Exploring Mutual Cross-Modal Attention for Context-Aware Human Affordance Generation
Journal:
arXiv
Published Date:
Feb 19, 2025
Abstract
Human affordance learning investigates contextually relevant novel pose
prediction such that the estimated pose represents a valid human action within
the scene. While the task is fundamental to machine perception and automated
interactive navigation agents, the exponentially large number of probable pose
and action variations make the problem challenging and non-trivial. However,
the existing datasets and methods for human affordance prediction in 2D scenes
are significantly limited in the literature. In this paper, we propose a novel
cross-attention mechanism to encode the scene context for affordance prediction
by mutually attending spatial feature maps from two different modalities.
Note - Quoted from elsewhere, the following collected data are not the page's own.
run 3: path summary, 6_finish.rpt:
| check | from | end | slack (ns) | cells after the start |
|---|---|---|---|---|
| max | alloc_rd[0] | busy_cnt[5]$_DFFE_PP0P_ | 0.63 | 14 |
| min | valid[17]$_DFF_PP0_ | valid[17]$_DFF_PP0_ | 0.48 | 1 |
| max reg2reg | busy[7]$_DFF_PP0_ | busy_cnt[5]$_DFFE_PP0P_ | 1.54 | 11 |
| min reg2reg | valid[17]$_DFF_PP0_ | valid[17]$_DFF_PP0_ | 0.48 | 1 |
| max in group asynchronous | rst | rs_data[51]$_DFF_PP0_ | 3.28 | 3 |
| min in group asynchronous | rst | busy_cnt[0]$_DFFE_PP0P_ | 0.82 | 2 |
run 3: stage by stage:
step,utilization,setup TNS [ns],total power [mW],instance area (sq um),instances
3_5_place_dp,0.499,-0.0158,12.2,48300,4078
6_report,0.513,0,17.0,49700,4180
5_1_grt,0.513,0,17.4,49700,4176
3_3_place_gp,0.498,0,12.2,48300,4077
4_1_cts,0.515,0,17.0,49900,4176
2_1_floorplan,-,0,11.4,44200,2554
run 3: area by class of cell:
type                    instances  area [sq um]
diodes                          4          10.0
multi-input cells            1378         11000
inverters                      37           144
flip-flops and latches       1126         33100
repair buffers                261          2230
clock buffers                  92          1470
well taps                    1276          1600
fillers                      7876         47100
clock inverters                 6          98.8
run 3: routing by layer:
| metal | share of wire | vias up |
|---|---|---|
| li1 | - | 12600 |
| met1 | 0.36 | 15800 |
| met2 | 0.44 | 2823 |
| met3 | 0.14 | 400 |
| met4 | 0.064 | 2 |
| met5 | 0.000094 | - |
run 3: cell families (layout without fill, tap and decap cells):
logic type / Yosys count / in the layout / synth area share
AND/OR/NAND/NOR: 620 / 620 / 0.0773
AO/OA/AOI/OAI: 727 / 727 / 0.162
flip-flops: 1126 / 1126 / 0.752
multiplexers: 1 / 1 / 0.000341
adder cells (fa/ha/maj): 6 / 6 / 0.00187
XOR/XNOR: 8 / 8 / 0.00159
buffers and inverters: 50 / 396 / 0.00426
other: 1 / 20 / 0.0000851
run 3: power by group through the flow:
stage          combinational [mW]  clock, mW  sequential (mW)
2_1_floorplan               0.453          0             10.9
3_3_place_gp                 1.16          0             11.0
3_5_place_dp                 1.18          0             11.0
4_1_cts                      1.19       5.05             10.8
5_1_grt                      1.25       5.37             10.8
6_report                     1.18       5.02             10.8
From an optimization exercise on the open Yosys and OpenROAD flow, aimed at small area; shortcuts taken in it are not production practice.
Function was checked by simulation only, so behaviour that the tests miss may differ from the original.
Power is estimated from default activity; no workload was simulated.

==> flow/design.v <==
module ptp_perout_gen #(
    parameter int FNS_W        = 16,
    parameter bit OUT_POLARITY = 1'b1
) (
    input  logic        clk,
    input  logic        rst_n,
    input  logic [95:0] ts_96,
    input  logic        enable,
    input  logic        cfg_valid,
    input  logic [79:0] cfg_start,
    input  logic [79:0] cfg_period,
    input  logic [79:0] cfg_width,
    output logic        perout,
    output logic        locked,
    output logic        cfg_error
);
    localparam int TW = 78;   
    logic [TW-1:0] ts_now;
    logic [TW-1:0] start_q;
    logic [TW-1:0] start_d;     
    logic [TW-1:0] period_q;    
    logic [TW-1:0] wmp_q;       
    logic [TW-1:0] next_rise;
    logic [TW-1:0] addend;
    logic [TW-1:0] sum;
    logic [TW-1:0] ts_in;
    logic [TW-1:0] c_start, c_period, c_width;
    logic [TW-1:0] c_wmp;
    logic          c_w_lt_p;
    logic          armed;       
    logic          cfg_held;
    logic          pulse;
    logic          cfg_legal;
    logic          back_q;
    logic          was_rst;
    logic          ge_rise, ge_sum;
    logic          idle;
    logic          unused;
    function automatic logic [TW-1:0] t80(input logic [79:0] t);
        t80 = {t[79:32], t[29:0]};
    endfunction
    function automatic logic t_ge(input logic [TW-1:0] a, input logic [TW-1:0] b);
        logic g, g0, g1;
        g = 1'b1;
        g0 = 1'b0; g1 = 1'b1;
        for (int i = 0; i < TW; i++) begin
            g0 = (a[i] & ~b[i]) | ((a[i] | ~b[i]) & g0);
            g1 = (a[i] & ~b[i]) | ((a[i] | ~b[i]) & g1);
            if (i % 6 == 6 - 1 || i == TW - 1) begin
                g = g0 | (g1 & g);
                g0 = 1'b0; g1 = 1'b1;
            end
        end
        t_ge = g;
    endfunction
    function automatic logic t_ge_r(input logic [TW-1:0] a, input logic [TW-1:0] b);
        logic g;
        g = 1'b1;
        for (int i = 0; i < TW; i++) g = (a[i] & ~b[i]) | ((a[i] | ~b[i]) & g);
        t_ge_r = g;
    endfunction
    localparam logic [29:0] NS_BIAS = 30'd73741824;   
    function automatic logic [TW-1:0] t_add(input logic [TW-1:0] a, input logic [TW-1:0] b);
        logic [TW-1:0] s;
        logic          c;
        s     = a + b;
        c     = s[30] ^ a[30] ^ b[30];
        t_add = {s[TW-1:30], c ? s[29:0] : s[29:0] - NS_BIAS};
    endfunction
    function automatic logic [TW+1:0] cia(input logic [TW-1:0] a, input logic [TW-1:0] b, input logic cin);
        logic [TW-1:0] s0, s;
        logic          g, carry, cblk, pf, c30;
        carry = cin; cblk = cin; g = cin; pf = 1'b1; c30 = 1'b0;
        for (int i = 0; i < TW; i++) begin
            if (i % 6 == 0 && i != 0) begin
                cblk = carry; g = 1'b0; pf = 1'b1;
                if (i == 30) c30 = carry;
            end
            s0[i] = a[i] ^ b[i] ^ g;
            g     = (a[i] & b[i]) | (a[i] & g) | (b[i] & g);
            s[i]  = (i < 6 || !cblk) ? s0[i] : s0[i] ^ pf;
            pf    = pf & s0[i];
            if (i % 6 == 5) carry = (i < 6) ? g : (g | (cblk & pf));
        end
        cia = {carry, c30, s};
    endfunction
    function automatic logic [TW:0] t_sub_b(input logic [TW-1:0] a, input logic [TW-1:0] b);
        logic [TW+1:0] d;
        d       = cia(a, ~b, 1'b1);
        t_sub_b = {!d[TW+1], d[TW-1:30], d[TW] ? d[29:0] + NS_BIAS : d[29:0]};
    endfunction
    assign start_d   = (c_start & {TW{cfg_valid}}) | (start_q & {TW{!cfg_valid}});
    assign ts_in     = t80(ts_96[95:16]);
    assign c_start   = t80(cfg_start);
    assign c_period  = t80(cfg_period);
    assign c_width   = t80(cfg_width);
    assign unused    = ^{ts_96[47:46], ts_96[15:0], cfg_start[31:30], cfg_period[31:30], cfg_width[31:30]};
    assign {c_w_lt_p, c_wmp} = t_sub_b(c_width, c_period);
    assign cfg_legal = (c_width != '0) && c_w_lt_p;
    assign addend    = pulse ? wmp_q : period_q;
    assign sum       = t_add(next_rise, addend);
    assign ge_sum    = t_ge(ts_now, sum);
    assign ge_rise   = t_ge_r(ts_now, next_rise);
    assign idle      = !armed && !pulse;
    assign perout    = OUT_POLARITY ? pulse : ~pulse;
    always_ff @(posedge clk) begin
        ts_now  <= ts_in;
        was_rst <= !rst_n;
        back_q  <= !was_rst && !t_ge_r(ts_in, ts_now);
        start_q <= start_d;
        if (cfg_valid) begin
            period_q <= {c_period[TW-1:30], c_period[29:0] + NS_BIAS};
            wmp_q    <= c_wmp;
        end
        if (cfg_valid || !enable || idle || back_q)
            next_rise <= start_d;
        else if (armed && (ge_sum || ge_rise))
            next_rise <= sum;
    end
    always_ff @(posedge clk) begin
        if (!rst_n) begin
            armed     <= 1'b0;
            cfg_held  <= 1'b0;
            pulse     <= 1'b0;
            locked    <= 1'b0;
            cfg_error <= 1'b0;
        end else begin
            if (cfg_valid) begin
                pulse     <= 1'b0;
                locked    <= 1'b0;
                cfg_error <= !cfg_legal;
                cfg_held  <= cfg_legal;
                armed     <= cfg_legal && enable;
            end else if (!enable) begin
                armed  <= 1'b0;
                pulse  <= 1'b0;
                locked <= 1'b0;
            end else if (!idle && back_q) begin
                pulse  <= 1'b0;
                locked <= 1'b0;
                armed  <= 1'b1;
            end else if (idle) begin
                locked <= 1'b0;
                armed  <= cfg_held;
            end else if (armed) begin
                if (ge_sum) begin
                    locked <= 1'b0;
                end else if (ge_rise) begin
                    pulse  <= 1'b1;
                    locked <= 1'b1;
                    armed  <= 1'b0;
                end
            end else if (ge_sum) begin
                pulse <= 1'b0;
                armed <= 1'b1;
            end
        end
    end
endmodule
Background: an optimization exercise with open tools, aiming at a short achievable clock period and few clock cycles per item. Do not read the settings as production practice. Where RTL was checked, it was by simulation tests only, not by an equivalence proof against the original.

==> run a <==
==> flow/design.v (excerpt) <==
module murmur2_hash_bucket_select (
  input  logic        clk,
  input  logic        rst_n,
  input  logic        in_valid,
  output logic        in_stall,
  input  logic [31:0] in_data_word,
  input  logic [2:0]  in_valid_bytes,
  input  logic        in_last_word,
  input  logic [7:0]  in_key_length,
  output logic        out_valid,
  input  logic        out_stall,
  output logic [3:0]  out_bucket,
  output logic [31:0] out_hash_value,
  input  logic        cfg_valid,
  output logic        cfg_ready,
  input  logic        cfg_index,
  input  logic [31:0] cfg_data
);
export LEC_CHECK = 0
export CAP_MARGIN = 20
export CORE_MARGIN = 2
export CORE_UTILIZATION = 40
export SETUP_SLACK_MARGIN = 5
export SLEW_MARGIN = 20
create_clock -name core_clock -period 9.0 [get_ports {clk}]
run.sh (not shown) runs the stock make flow with config.mk's settings and CLKGATE_MAP_FILE= SYNTH_SCRIPT=/design/flow/synth_recipe.tcl, a recipe that flattens the netlist after the stock synthesis.
==> run b (differences from run a) <==
--- a/flow/design.v
+++ b/flow/design.v
@@ -49,12 +49,12 @@
   input  logic [31:0] cfg_data
 );
   localparam int W  = mhbs_pkg::HASH_W;
   localparam int NS = mhbs_pkg::MOD_STAGES;
   localparam int MB = mhbs_pkg::MOD_BITS;
-  localparam int QD   = 32;           
-  localparam int QA   = 5;
+  localparam int QD   = 48;           
+  localparam int QA   = 6;
   localparam int RD   = 32;           
   localparam int RA   = 5;
   localparam int SQ_W = RA + 1;       
   localparam int RW   = 115;          
   localparam int QE_W = 32 + 3 + 1 + 1 + 8 + RA;
@@ -126,12 +126,12 @@
       if (!rst_n) begin
         q_wp[l]  <= '0;
         q_rp[l]  <= '0;
         q_cnt[l] <= '0;
       end else begin
-        if (q_push[l]) q_wp[l] <= q_wp[l] + 1'b1;
-        if (q_pop[l])  q_rp[l] <= q_rp[l] + 1'b1;
+        if (q_push[l]) q_wp[l] <= (q_wp[l] == QA'(QD - 1)) ? '0 : q_wp[l] + 1'b1;
+        if (q_pop[l])  q_rp[l] <= (q_rp[l] == QA'(QD - 1)) ? '0 : q_rp[l] + 1'b1;
         q_cnt[l] <= q_cnt[l] + (q_push[l] ? 1'b1 : 1'b0) - (q_pop[l] ? 1'b1 : 1'b0);
       end
     end
   end
   always_ff @(posedge clk) begin
@@ -391,33 +391,40 @@
       rq[s+1] <= rq[s];
     end
   end
   logic [W+mhbs_pkg::IDX_W-1:0] rob_mem [RD];
   logic [RD-1:0]                rob_v;
+  logic                         pf_v;
+  logic [W+mhbs_pkg::IDX_W-1:0] pf_d;
   logic                         out_valid_r;
   logic [mhbs_pkg::IDX_W-1:0]   out_idx_r;
   logic [W-1:0]                 out_hash_r;
-  logic                         load, take;
-  assign load = !out_valid_r || !out_stall;
-  assign take = load && rob_v[head_r[RA-1:0]];
+  logic                         load, pf_free, head_v, take;
+  assign load    = !out_valid_r || !out_stall;
+  assign pf_free = !pf_v || load;
+  assign head_v  = rob_v[head_r[RA-1:0]];
+  assign take    = pf_free && head_v;
   always_ff @(posedge clk) begin
     if (!rst_n) begin
       rob_v       <= '0;
       head_r      <= '0;
+      pf_v        <= 1'b0;
       out_valid_r <= 1'b0;
     end else begin
       for (int i = 0; i < RD; i++) begin
         if (rv[NS] && (rq[NS] == RA'(i)))             rob_v[i] <= 1'b1;
         else if (take && (head_r[RA-1:0] == RA'(i)))  rob_v[i] <= 1'b0;
       end
-      if (take) head_r <= head_r + 1'b1;
-      if (load) out_valid_r <= rob_v[head_r[RA-1:0]];
+      if (take)    head_r <= head_r + 1'b1;
+      if (pf_free) pf_v <= head_v;
+      if (load)    out_valid_r <= pf_v;
     end
   end
   always_ff @(posedge clk) begin
-    if (rv[NS]) rob_mem[rq[NS]] <= {rr[NS], rh[NS]};
-    if (take)   {out_idx_r, out_hash_r} <= rob_mem[head_r[RA-1:0]];
+    if (rv[NS])  rob_mem[rq[NS]] <= {rr[NS], rh[NS]};
+    if (pf_free) pf_d <= rob_mem[head_r[RA-1:0]];
+    if (load)    {out_idx_r, out_hash_r} <= pf_d;
   end
   assign out_valid      = out_valid_r;
   assign out_bucket     = out_idx_r;
   assign out_hash_value = out_hash_r;
 endmodule
==> flow/flow/run.sh (new file) <==
#!/bin/bash
set -euo pipefail
bash standard.sh SETUP_SLACK_MARGIN=5.7 finish > standard_make.log 2>&1
==> flow/standard.sh (new file) <==
#!/bin/bash
# synth_recipe.tcl (not shown) runs the flow's synth.tcl, then flattens the netlist and writes it again
# the make line also repeats each setting of config.mk as NAME=value (left out here)
make -C /OpenROAD-flow-scripts/flow DESIGN_CONFIG=/design/flow/config.mk WORK_HOME=/design/flow/orfs CLKGATE_MAP_FILE= SYNTH_SCRIPT=/design/flow/synth_recipe.tcl "${@:-finish}"
CORE_UTILIZATION = 55   (was 40)
removed: flow/run.sh
==> run c (differences from run a) <==
--- a/flow/design.v
+++ b/flow/design.v
@@ -391,33 +391,40 @@
       rq[s+1] <= rq[s];
     end
   end
   logic [W+mhbs_pkg::IDX_W-1:0] rob_mem [RD];
   logic [RD-1:0]                rob_v;
+  logic                         pf_v;
+  logic [W+mhbs_pkg::IDX_W-1:0] pf_d;
   logic                         out_valid_r;
   logic [mhbs_pkg::IDX_W-1:0]   out_idx_r;
   logic [W-1:0]                 out_hash_r;
-  logic                         load, take;
-  assign load = !out_valid_r || !out_stall;
-  assign take = load && rob_v[head_r[RA-1:0]];
+  logic                         load, pf_free, head_v, take;
+  assign load    = !out_valid_r || !out_stall;
+  assign pf_free = !pf_v || load;
+  assign head_v  = rob_v[head_r[RA-1:0]];
+  assign take    = pf_free && head_v;
   always_ff @(posedge clk) begin
     if (!rst_n) begin
       rob_v       <= '0;
       head_r      <= '0;
+      pf_v        <= 1'b0;
       out_valid_r <= 1'b0;
     end else begin
       for (int i = 0; i < RD; i++) begin
         if (rv[NS] && (rq[NS] == RA'(i)))             rob_v[i] <= 1'b1;
         else if (take && (head_r[RA-1:0] == RA'(i)))  rob_v[i] <= 1'b0;
       end
-      if (take) head_r <= head_r + 1'b1;
-      if (load) out_valid_r <= rob_v[head_r[RA-1:0]];
+      if (take)    head_r <= head_r + 1'b1;
+      if (pf_free) pf_v <= head_v;
+      if (load)    out_valid_r <= pf_v;
     end
   end
   always_ff @(posedge clk) begin
-    if (rv[NS]) rob_mem[rq[NS]] <= {rr[NS], rh[NS]};
-    if (take)   {out_idx_r, out_hash_r} <= rob_mem[head_r[RA-1:0]];
+    if (rv[NS])  rob_mem[rq[NS]] <= {rr[NS], rh[NS]};
+    if (pf_free) pf_d <= rob_mem[head_r[RA-1:0]];
+    if (load)    {out_idx_r, out_hash_r} <= pf_d;
   end
   assign out_valid      = out_valid_r;
   assign out_bucket     = out_idx_r;
   assign out_hash_value = out_hash_r;
 endmodule
==> flow/flow/run.sh (new file) <==
#!/bin/bash
set -euo pipefail
bash standard.sh SETUP_SLACK_MARGIN=5.7 finish > standard_make.log 2>&1
==> flow/standard.sh (new file) <==
#!/bin/bash
# synth_recipe.tcl (not shown) runs the flow's synth.tcl, then flattens the netlist and writes it again
# the make line also repeats each setting of config.mk as NAME=value (left out here)
make -C /OpenROAD-flow-scripts/flow DESIGN_CONFIG=/design/flow/config.mk WORK_HOME=/design/flow/orfs CLKGATE_MAP_FILE= SYNTH_SCRIPT=/design/flow/synth_recipe.tcl "${@:-finish}"
CORE_UTILIZATION = 55   (was 40)
removed: flow/run.sh
==> impl_results.md <==
* WS Path Type: reg2out
* DIE AREA at 0.636 mm2
* Total core area at 0.628 mm2
* Most frequent cells in the layout: edfxtp_1 (4393), dfxtp_1 (1700), mux4_2 (1370)
* M1 GR Usage at 29.8%
* Tapcell Cnt at 8350
* Outcome: no timing/DRC/antenna violations
* Die Y at 797 um
* Syn nets at 15700
* Synth top area share at 52.4%
* Drt first pass iters at 6
* Met2 Routed Length at 314 mm
(the above is from run a)
Source: an optimization exercise on an open RTL-to-GDS flow (aim: small area and a short achievable clock period). Production flows keep margins and buffers that such runs may drop. Only simulation tests tie the RTL to the original design; equivalence was not proved.

==> flow/design.v <==
package fft_stream_pkg;
  localparam int SAMPLE_W = 16;
  typedef struct packed {
    logic signed [SAMPLE_W-1:0] im;
    logic signed [SAMPLE_W-1:0] re;
  } cplx_t;
  typedef logic [31:0] mag_t;
  typedef enum logic [1:0] {
    ST_IDLE  = 2'd0,
    ST_ACCUM = 2'd1,
    ST_LAST  = 2'd2
  } trk_state_e;
endpackage
module cplx_mag_sq
#(
  parameter int IDX_W = 6
) (
  input  logic             clk,
  input  logic             rst,
  input  logic             en,
  input  logic             in_valid,
  input  fft_stream_pkg::cplx_t in_data,
  input  logic [IDX_W-1:0] in_idx,
  output logic             out_valid,
  output fft_stream_pkg::mag_t out_mag,
  output logic [IDX_W-1:0] out_idx
);
  logic signed [31:0] re_ext_s;
  logic signed [31:0] im_ext_s;
  logic signed [31:0] re_sq_r;
  logic signed [31:0] im_sq_r;
  logic               s1_valid_r;
  logic [IDX_W-1:0]   s1_idx_r;
  logic               s2_valid_r;
  fft_stream_pkg::mag_t               s2_mag_r;
  logic [IDX_W-1:0]   s2_idx_r;
  assign re_ext_s = {{(32-fft_stream_pkg::SAMPLE_W){in_data.re[fft_stream_pkg::SAMPLE_W-1]}}, in_data.re};
  assign im_ext_s = {{(32-fft_stream_pkg::SAMPLE_W){in_data.im[fft_stream_pkg::SAMPLE_W-1]}}, in_data.im};
  always_ff @(posedge clk) begin
    if (rst) begin
      re_sq_r    <= 32'sd0;
      im_sq_r    <= 32'sd0;
      s1_valid_r <= 1'b0;
      s1_idx_r   <= {IDX_W{1'b0}};
      s2_valid_r <= 1'b0;
      s2_mag_r   <= 32'd0;
      s2_idx_r   <= {IDX_W{1'b0}};
    end else if (en) begin
      re_sq_r    <= re_ext_s * re_ext_s;
      im_sq_r    <= im_ext_s * im_ext_s;
      s1_valid_r <= in_valid;
      s1_idx_r   <= in_idx;
      s2_valid_r <= s1_valid_r;
      s2_mag_r   <= fft_stream_pkg::mag_t'(re_sq_r) + fft_stream_pkg::mag_t'(im_sq_r);
      s2_idx_r   <= s1_idx_r;
    end else begin
      re_sq_r    <= re_sq_r;
      im_sq_r    <= im_sq_r;
      s1_valid_r <= s1_valid_r;
      s1_idx_r   <= s1_idx_r;
      s2_valid_r <= s2_valid_r;
      s2_mag_r   <= s2_mag_r;
      s2_idx_r   <= s2_idx_r;
    end
  end
  assign out_valid = s2_valid_r;
  assign out_mag   = s2_mag_r;
  assign out_idx   = s2_idx_r;
endmodule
The
proposed method is disentangled among individual subtasks to efficiently reduce
the problem complexity. First, we sample a probable location for a person
within the scene using a variational autoencoder (VAE) conditioned on the
global scene context encoding. Next, we predict a potential pose template from
a set of existing human pose candidates using a classifier on the local context
encoding around the predicted location. In the subsequent steps, we use two
VAEs to sample the scale and deformation parameters for the predicted pose
template by conditioning on the local context and template class. Our
experiments show significant improvements over the previous baseline of human
affordance injection into complex 2D scenes.